A conserved arginine in the distal third intracellular loop of the μ-opioid receptor is required for G protein activation

In the present study, the functional significance of the intracellular C-terminal loop of the mu-opioid receptor in activating G(i) proteins was determined by constructing a C-terminal deletion mutant mu(C Delta 45) receptor, which lacks the carboxyl 45 amino acids. When the truncated mu(C Delta 45) receptor was stably expressed in human embryonic kidney (HEK) 293 cells, the efficacy and the potency of [D-Ala(2),N-Me-Phe(4),Gly-ol(5)]enkephalin (DAMGO), a specific mu-opioid receptor agonist, to inhibit forskolin-stimulated adenylate cyclase activity were not significantly affected. Similar to other G-coupled receptors, the third cytoplasmic loop of the mu-opioid receptor contains conserved basic residues (R276/R277/R280) at the C-terminal segment. Mutating these basic residues to neutral amino acids (L276/M277/L280) greatly impaired the ability of DAMGO to inhibit forskolin-stimulated cyclic AMP formation.

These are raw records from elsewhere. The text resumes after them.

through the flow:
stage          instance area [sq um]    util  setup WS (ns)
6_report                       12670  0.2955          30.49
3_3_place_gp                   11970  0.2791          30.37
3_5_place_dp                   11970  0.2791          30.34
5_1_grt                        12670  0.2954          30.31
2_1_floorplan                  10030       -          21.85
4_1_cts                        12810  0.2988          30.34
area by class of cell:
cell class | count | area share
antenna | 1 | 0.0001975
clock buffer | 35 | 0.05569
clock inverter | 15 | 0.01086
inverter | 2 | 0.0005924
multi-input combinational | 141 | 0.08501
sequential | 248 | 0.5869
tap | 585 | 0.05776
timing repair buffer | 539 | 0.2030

Replacing R276/R277 with L276/M277 did not affect the efficacy and potency by which DAMGO inhibits the adenylate cyclase activity. In HEK 293 cells stably expressing mutant (R280L) mu-opioid receptors, the ability of DAMGO to inhibit forskolin-stimulated cyclic AMP production was greatly reduced. These results suggest that the intracellular carboxyl tail of the mu-opioid receptor does not play a significant role in activating G(i) proteins and that the arginine residue (R280) at the distal third cytoplasmic loop is required for Gi activation by the mu-opioid receptor.